• **EXERCISE REQUIREMENTS**
Report all lines below with the word "pulse".

Entries taken from a collection:
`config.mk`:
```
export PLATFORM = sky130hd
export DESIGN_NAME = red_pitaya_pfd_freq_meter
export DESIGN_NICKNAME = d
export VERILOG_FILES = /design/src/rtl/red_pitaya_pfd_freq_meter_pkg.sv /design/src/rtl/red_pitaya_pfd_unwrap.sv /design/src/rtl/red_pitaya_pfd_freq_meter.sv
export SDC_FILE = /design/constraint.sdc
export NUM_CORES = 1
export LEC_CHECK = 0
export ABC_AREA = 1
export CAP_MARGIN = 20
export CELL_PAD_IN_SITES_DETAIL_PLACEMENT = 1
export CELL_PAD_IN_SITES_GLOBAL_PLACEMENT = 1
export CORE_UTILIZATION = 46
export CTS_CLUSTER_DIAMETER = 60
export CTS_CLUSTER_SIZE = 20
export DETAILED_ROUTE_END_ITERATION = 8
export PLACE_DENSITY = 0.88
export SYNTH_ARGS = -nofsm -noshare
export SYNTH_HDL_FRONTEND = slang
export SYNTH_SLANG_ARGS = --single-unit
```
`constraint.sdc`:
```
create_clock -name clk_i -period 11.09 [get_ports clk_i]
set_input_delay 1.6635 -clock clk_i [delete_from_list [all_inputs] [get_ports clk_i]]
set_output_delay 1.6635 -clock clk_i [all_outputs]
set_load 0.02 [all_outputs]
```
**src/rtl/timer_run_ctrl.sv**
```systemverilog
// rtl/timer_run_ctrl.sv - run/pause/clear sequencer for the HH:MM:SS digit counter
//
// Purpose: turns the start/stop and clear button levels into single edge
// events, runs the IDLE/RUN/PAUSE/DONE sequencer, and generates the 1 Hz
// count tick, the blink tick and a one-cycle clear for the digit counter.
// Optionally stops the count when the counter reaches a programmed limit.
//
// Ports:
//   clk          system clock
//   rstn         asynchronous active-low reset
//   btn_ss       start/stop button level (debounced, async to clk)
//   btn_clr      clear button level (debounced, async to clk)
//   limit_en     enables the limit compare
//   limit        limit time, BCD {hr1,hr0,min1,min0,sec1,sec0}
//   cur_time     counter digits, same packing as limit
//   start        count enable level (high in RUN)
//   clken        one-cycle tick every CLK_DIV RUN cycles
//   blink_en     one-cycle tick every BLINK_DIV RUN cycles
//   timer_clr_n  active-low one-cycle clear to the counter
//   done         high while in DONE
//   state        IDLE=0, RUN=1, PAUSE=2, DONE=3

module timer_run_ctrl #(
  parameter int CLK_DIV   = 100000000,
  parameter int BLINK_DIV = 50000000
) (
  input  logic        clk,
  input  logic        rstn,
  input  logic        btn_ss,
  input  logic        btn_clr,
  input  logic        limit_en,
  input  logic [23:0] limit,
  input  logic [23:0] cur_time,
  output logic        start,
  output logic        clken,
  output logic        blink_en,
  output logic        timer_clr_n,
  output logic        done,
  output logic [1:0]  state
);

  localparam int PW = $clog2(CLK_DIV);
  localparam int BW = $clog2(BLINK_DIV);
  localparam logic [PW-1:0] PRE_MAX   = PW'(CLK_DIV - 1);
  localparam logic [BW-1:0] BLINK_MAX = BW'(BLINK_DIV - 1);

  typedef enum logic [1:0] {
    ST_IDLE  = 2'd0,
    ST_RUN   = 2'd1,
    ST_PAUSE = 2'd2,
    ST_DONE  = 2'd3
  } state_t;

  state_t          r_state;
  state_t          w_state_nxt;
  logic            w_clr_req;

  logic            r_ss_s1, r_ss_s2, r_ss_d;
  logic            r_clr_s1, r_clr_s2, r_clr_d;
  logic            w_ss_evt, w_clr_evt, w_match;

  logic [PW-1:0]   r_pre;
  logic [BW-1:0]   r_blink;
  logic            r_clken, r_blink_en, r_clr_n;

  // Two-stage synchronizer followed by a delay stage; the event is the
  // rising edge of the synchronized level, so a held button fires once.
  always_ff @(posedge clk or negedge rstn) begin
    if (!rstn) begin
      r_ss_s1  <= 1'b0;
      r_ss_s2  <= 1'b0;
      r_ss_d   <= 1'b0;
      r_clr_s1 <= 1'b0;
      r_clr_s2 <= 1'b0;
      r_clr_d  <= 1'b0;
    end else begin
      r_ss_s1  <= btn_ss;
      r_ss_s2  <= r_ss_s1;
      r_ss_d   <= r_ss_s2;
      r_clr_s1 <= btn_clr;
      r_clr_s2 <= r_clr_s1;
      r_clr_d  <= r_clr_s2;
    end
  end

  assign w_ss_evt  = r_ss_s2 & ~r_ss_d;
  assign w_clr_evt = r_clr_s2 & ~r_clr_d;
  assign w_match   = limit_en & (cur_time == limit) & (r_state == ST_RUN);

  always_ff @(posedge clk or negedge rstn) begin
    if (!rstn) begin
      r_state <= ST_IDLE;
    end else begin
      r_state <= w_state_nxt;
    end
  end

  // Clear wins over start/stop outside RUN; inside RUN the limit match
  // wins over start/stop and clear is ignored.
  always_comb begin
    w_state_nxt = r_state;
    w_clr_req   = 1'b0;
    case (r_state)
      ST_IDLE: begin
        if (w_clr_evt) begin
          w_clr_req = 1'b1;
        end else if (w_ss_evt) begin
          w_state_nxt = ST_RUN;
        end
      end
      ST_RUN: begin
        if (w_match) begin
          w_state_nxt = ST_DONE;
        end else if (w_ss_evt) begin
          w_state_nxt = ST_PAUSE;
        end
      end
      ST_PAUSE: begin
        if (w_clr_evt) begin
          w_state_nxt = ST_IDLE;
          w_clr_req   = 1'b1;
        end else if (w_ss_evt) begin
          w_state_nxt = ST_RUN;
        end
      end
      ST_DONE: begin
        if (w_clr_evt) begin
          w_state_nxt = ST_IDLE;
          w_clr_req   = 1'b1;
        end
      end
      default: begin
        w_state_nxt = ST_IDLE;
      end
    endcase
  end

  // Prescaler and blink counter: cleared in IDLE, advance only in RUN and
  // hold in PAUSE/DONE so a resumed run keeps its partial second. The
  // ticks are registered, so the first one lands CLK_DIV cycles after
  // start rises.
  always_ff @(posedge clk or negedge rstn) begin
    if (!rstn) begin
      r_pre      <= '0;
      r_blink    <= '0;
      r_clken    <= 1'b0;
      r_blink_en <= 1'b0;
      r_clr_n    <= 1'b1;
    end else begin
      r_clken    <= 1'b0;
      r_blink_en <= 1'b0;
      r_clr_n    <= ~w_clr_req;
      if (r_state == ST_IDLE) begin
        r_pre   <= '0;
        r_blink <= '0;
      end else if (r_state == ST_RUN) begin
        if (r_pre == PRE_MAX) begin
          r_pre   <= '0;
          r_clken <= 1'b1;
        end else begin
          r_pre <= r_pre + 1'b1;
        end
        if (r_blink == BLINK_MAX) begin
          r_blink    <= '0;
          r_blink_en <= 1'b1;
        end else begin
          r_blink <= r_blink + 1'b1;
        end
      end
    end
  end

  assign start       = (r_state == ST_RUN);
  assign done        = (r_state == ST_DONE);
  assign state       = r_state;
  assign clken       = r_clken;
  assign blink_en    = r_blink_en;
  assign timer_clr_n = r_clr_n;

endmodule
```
--
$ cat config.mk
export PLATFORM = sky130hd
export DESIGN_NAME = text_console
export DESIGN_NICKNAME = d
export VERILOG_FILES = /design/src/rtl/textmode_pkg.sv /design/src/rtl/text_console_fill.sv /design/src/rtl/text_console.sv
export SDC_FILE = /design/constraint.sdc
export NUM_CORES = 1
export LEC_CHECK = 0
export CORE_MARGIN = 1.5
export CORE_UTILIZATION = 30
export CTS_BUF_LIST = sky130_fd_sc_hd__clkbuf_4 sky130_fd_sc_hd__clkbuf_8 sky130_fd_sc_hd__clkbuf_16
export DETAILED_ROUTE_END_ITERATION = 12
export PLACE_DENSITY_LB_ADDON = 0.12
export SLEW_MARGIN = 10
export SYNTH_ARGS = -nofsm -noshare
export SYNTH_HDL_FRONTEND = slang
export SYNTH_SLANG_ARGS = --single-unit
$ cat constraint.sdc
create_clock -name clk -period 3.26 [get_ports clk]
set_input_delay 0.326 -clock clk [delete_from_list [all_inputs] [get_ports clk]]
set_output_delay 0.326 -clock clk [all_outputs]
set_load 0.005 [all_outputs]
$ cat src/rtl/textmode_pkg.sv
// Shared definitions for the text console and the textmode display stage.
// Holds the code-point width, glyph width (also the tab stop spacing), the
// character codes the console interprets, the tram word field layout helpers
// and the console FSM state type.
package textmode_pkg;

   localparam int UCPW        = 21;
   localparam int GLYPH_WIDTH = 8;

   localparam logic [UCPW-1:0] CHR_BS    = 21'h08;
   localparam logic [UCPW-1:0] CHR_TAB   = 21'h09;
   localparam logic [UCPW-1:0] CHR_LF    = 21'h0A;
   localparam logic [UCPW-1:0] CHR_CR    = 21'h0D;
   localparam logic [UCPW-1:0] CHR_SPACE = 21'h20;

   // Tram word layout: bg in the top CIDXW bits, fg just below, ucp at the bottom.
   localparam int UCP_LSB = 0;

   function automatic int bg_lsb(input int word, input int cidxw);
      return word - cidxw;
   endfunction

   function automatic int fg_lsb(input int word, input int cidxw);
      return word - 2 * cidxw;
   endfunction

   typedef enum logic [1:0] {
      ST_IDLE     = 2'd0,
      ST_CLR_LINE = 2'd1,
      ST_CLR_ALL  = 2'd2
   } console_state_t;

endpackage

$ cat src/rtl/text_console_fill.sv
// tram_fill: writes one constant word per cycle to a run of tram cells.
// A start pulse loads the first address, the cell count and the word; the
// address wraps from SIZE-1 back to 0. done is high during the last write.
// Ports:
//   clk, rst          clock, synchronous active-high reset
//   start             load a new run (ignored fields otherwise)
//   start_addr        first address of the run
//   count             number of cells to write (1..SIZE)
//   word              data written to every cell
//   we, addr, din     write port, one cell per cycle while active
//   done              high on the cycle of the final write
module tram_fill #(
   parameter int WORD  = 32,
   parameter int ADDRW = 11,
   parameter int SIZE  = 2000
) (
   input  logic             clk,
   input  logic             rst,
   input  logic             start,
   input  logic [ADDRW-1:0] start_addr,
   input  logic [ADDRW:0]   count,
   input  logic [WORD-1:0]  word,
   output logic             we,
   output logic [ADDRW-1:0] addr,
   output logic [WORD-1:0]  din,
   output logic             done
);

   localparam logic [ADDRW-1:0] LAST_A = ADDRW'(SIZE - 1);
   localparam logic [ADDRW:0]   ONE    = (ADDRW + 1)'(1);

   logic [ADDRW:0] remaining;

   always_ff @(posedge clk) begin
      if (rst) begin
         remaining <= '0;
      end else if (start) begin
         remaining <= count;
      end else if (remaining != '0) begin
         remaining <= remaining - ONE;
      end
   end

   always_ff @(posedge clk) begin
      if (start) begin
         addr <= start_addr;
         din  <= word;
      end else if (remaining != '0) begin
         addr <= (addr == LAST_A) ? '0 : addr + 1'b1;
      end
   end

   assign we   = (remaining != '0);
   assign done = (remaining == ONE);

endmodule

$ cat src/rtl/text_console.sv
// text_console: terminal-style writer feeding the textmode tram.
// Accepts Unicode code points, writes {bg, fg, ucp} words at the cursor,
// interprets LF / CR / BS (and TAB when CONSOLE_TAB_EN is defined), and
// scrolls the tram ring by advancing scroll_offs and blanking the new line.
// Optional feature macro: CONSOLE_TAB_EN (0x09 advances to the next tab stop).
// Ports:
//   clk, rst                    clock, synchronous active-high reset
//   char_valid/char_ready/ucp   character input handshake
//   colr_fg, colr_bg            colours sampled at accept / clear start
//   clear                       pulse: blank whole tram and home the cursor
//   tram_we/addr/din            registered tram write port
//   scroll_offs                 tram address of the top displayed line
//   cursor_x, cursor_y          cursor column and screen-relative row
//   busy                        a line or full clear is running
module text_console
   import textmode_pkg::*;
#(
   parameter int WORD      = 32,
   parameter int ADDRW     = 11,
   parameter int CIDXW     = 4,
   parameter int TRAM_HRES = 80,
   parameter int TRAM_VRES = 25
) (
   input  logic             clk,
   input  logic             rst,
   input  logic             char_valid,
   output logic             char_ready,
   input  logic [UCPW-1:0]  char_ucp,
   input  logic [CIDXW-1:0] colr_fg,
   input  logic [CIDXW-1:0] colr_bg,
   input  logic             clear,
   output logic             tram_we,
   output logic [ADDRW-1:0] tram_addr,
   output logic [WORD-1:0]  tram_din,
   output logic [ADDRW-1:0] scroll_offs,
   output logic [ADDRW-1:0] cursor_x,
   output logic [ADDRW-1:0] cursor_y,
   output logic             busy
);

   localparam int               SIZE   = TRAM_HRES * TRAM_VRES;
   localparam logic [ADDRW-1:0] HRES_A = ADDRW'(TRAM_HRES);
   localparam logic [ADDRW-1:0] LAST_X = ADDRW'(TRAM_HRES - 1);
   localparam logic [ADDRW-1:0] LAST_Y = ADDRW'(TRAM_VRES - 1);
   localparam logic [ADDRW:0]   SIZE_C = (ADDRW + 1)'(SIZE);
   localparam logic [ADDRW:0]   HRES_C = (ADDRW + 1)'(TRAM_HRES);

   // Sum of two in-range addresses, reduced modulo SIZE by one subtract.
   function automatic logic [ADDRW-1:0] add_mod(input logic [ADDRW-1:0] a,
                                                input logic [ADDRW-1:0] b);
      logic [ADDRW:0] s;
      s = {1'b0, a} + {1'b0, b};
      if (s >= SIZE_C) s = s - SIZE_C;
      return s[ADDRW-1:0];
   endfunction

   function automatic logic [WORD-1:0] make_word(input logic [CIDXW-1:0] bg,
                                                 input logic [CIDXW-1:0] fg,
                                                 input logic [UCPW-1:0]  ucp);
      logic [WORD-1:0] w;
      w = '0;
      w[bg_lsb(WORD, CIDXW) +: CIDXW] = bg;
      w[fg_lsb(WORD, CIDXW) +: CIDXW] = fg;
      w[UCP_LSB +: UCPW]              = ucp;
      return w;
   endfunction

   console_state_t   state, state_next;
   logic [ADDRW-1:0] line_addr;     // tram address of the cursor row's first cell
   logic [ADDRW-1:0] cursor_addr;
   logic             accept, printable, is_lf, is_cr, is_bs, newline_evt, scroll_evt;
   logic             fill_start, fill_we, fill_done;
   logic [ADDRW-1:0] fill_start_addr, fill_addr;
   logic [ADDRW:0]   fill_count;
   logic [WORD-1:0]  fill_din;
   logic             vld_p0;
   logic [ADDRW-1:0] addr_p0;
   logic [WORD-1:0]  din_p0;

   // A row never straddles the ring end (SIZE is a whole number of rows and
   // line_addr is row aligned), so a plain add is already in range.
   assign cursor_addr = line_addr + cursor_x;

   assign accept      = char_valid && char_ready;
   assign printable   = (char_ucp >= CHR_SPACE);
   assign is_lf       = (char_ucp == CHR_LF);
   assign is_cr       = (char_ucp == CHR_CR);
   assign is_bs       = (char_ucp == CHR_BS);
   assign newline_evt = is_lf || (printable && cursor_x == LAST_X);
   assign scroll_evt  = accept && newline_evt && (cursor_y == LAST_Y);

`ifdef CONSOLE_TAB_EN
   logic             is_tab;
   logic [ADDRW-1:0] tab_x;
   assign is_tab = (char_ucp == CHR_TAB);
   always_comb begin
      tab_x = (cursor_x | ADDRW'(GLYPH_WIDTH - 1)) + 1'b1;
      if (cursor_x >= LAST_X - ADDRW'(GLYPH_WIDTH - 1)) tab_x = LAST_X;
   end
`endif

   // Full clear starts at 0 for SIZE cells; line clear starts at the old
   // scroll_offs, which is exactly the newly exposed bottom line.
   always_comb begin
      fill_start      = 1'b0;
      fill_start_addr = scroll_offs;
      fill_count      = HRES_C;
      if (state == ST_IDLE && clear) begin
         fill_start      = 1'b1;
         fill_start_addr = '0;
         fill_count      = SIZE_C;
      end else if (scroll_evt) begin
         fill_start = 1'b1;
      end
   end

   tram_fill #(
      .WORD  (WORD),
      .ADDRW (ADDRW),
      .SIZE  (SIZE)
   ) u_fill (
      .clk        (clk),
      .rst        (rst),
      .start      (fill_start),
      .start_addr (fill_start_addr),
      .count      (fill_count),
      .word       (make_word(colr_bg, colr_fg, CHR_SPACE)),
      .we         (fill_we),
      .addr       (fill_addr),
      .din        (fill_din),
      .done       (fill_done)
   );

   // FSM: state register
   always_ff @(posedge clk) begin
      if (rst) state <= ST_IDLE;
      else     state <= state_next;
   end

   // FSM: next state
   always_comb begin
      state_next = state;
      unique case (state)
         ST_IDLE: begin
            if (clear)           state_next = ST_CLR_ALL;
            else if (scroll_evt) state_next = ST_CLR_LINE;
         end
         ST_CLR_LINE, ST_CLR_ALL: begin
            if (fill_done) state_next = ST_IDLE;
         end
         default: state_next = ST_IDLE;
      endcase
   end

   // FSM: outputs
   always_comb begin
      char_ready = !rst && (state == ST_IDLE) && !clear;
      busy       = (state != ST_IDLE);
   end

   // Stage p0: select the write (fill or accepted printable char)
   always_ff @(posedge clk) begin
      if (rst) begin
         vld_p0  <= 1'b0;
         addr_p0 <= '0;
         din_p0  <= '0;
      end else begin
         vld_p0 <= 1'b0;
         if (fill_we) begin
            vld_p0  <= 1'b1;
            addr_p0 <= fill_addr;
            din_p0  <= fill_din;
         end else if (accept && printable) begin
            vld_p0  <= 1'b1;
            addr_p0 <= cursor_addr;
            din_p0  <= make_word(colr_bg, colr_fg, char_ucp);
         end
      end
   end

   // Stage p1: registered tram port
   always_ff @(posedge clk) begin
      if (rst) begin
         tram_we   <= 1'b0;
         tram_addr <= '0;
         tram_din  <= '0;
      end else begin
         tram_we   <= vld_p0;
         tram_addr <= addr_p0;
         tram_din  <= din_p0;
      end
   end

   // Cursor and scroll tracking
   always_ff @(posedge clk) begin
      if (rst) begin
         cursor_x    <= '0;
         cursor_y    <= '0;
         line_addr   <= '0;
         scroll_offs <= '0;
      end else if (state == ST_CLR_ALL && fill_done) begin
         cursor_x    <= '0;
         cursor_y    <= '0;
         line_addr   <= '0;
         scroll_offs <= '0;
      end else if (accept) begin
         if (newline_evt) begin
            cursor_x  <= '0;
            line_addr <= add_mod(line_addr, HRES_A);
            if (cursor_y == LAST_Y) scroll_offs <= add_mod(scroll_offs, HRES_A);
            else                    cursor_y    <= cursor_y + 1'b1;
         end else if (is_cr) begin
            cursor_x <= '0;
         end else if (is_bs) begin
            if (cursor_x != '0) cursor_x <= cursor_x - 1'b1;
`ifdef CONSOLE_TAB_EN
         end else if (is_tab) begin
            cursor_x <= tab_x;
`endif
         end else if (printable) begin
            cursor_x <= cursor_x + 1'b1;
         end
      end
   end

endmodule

• **REPLY TO THE EXERCISE**
// A start pulse loads the first address, the cell count and the word; the
//   clear                       pulse: blank whole tram and home the cursor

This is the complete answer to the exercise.